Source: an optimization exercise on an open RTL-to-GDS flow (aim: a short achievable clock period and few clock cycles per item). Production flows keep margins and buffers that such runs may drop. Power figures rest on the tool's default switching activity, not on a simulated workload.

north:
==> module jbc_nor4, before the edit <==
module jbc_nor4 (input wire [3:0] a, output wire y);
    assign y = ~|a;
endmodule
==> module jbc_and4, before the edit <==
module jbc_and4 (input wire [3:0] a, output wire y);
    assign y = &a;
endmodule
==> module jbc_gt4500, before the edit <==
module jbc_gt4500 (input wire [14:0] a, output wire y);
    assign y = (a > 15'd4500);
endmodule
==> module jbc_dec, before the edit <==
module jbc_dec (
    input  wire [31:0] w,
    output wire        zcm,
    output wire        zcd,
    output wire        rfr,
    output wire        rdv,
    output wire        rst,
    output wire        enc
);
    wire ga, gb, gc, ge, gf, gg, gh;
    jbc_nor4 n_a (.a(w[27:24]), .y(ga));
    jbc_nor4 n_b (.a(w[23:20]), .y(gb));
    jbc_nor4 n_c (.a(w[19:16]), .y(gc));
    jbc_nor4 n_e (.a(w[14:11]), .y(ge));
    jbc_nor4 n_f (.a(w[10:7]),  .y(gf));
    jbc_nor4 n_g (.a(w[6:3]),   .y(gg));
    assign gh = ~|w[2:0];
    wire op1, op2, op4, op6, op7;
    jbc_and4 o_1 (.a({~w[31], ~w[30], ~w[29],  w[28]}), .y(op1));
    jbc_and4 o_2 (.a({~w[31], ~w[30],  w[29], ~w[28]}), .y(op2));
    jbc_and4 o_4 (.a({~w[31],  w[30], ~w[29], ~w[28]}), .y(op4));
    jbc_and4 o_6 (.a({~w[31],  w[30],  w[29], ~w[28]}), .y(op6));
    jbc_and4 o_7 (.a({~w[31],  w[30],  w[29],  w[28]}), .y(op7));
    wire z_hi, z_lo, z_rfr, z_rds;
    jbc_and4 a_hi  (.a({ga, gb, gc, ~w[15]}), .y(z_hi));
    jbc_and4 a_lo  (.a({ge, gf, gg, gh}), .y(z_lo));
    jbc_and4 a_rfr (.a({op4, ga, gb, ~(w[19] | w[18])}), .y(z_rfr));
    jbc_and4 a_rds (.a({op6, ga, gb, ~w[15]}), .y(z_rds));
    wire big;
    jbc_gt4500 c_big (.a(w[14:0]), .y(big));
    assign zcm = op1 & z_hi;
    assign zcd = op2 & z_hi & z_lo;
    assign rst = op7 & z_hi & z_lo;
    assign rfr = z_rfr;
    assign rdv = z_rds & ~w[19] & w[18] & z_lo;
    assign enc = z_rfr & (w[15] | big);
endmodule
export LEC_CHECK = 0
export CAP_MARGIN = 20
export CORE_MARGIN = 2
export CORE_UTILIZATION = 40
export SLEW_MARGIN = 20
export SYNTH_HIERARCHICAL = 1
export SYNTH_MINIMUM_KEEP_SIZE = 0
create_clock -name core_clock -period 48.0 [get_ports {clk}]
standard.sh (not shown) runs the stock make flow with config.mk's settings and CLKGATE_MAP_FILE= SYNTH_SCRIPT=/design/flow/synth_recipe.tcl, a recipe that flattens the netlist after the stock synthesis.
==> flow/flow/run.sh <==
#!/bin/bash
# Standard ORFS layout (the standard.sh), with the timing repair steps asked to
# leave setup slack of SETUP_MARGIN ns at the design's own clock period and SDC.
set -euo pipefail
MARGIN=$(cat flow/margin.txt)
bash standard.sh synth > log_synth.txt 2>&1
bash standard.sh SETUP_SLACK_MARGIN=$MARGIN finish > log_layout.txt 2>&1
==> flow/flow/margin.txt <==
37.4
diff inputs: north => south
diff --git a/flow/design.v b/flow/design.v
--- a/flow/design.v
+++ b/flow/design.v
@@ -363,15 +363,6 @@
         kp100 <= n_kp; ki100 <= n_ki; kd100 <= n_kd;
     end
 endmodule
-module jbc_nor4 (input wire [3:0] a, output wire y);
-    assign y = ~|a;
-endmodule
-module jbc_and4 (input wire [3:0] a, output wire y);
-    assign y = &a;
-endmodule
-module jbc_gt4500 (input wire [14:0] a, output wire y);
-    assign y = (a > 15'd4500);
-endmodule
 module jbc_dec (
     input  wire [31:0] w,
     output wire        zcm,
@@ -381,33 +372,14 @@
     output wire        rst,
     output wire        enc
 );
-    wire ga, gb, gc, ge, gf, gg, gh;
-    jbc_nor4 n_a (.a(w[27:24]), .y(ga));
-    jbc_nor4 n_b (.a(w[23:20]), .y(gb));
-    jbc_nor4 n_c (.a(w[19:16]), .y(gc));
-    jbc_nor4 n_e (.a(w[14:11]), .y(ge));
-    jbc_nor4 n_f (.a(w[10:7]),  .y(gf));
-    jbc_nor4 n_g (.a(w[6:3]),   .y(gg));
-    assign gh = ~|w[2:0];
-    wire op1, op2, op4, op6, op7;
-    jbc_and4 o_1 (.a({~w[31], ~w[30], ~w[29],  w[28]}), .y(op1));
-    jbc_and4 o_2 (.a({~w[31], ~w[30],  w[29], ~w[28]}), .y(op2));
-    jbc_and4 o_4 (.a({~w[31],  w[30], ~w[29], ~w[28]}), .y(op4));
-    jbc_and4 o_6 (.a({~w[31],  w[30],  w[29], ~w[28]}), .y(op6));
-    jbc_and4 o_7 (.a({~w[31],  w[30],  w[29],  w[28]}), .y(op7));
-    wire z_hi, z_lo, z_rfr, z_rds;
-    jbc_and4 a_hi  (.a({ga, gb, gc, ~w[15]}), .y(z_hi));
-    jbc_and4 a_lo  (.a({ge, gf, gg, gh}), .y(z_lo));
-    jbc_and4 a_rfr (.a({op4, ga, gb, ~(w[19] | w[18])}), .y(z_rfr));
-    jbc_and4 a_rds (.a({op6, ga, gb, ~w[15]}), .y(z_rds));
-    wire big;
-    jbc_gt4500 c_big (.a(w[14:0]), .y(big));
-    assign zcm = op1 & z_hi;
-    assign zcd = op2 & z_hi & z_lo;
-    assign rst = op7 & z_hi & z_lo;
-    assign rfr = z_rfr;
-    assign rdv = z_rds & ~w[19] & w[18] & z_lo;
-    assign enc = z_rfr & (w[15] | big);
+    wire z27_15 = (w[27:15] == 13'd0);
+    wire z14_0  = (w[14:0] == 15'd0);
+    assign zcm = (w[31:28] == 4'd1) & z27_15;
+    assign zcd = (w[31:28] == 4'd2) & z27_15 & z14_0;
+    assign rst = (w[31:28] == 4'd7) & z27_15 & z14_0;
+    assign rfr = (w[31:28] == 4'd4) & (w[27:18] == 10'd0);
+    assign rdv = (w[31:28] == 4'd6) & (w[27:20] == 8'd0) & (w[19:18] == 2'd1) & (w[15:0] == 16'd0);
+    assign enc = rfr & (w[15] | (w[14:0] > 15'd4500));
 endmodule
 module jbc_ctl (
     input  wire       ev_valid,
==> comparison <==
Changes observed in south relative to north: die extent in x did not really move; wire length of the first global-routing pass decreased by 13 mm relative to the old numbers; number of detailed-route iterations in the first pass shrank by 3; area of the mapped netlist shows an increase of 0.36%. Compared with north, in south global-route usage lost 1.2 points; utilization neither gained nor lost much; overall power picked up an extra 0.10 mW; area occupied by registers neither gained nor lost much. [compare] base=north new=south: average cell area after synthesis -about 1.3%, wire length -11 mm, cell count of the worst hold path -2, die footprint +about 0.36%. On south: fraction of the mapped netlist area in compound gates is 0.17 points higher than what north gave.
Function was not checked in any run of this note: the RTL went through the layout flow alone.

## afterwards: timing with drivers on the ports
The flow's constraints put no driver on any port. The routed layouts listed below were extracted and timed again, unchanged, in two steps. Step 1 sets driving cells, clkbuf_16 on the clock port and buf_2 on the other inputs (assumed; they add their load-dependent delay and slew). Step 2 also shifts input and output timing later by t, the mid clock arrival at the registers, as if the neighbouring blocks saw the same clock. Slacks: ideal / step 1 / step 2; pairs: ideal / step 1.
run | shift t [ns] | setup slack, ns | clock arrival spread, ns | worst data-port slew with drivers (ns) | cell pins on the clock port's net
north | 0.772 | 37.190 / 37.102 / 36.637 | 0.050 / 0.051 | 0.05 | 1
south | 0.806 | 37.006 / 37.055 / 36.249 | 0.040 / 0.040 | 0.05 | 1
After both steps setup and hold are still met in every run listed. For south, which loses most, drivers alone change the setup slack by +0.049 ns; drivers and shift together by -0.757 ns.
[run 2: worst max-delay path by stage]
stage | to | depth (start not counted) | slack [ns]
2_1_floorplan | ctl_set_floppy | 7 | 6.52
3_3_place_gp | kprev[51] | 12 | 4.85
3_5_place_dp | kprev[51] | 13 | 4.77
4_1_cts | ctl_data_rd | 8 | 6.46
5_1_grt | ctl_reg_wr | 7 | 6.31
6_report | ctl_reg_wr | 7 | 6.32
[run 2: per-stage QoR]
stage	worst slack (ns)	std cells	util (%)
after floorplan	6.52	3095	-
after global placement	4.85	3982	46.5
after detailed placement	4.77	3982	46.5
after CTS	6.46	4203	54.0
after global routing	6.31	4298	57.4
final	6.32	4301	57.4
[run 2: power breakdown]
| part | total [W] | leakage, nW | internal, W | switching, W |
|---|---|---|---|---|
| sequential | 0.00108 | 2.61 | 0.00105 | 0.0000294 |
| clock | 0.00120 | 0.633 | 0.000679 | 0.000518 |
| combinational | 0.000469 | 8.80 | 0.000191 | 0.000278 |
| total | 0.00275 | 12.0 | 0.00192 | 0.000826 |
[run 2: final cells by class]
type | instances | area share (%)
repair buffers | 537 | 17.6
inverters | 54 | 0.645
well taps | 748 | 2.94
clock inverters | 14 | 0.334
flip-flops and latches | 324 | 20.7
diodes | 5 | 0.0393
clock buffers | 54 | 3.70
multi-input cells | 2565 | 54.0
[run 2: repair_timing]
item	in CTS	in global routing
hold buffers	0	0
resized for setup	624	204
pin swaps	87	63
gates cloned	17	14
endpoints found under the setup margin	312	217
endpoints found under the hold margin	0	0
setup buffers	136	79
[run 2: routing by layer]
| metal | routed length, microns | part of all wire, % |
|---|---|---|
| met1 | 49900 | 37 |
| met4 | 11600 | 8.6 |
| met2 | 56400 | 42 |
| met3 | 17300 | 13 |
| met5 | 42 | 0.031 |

* EXERCISE AIM *
Using the entries above, return each line in which the word "placement" occurs.

* RESPONSE TO THE TASK *
after global placement	4.85	3982	46.5
after detailed placement	4.77	3982	46.5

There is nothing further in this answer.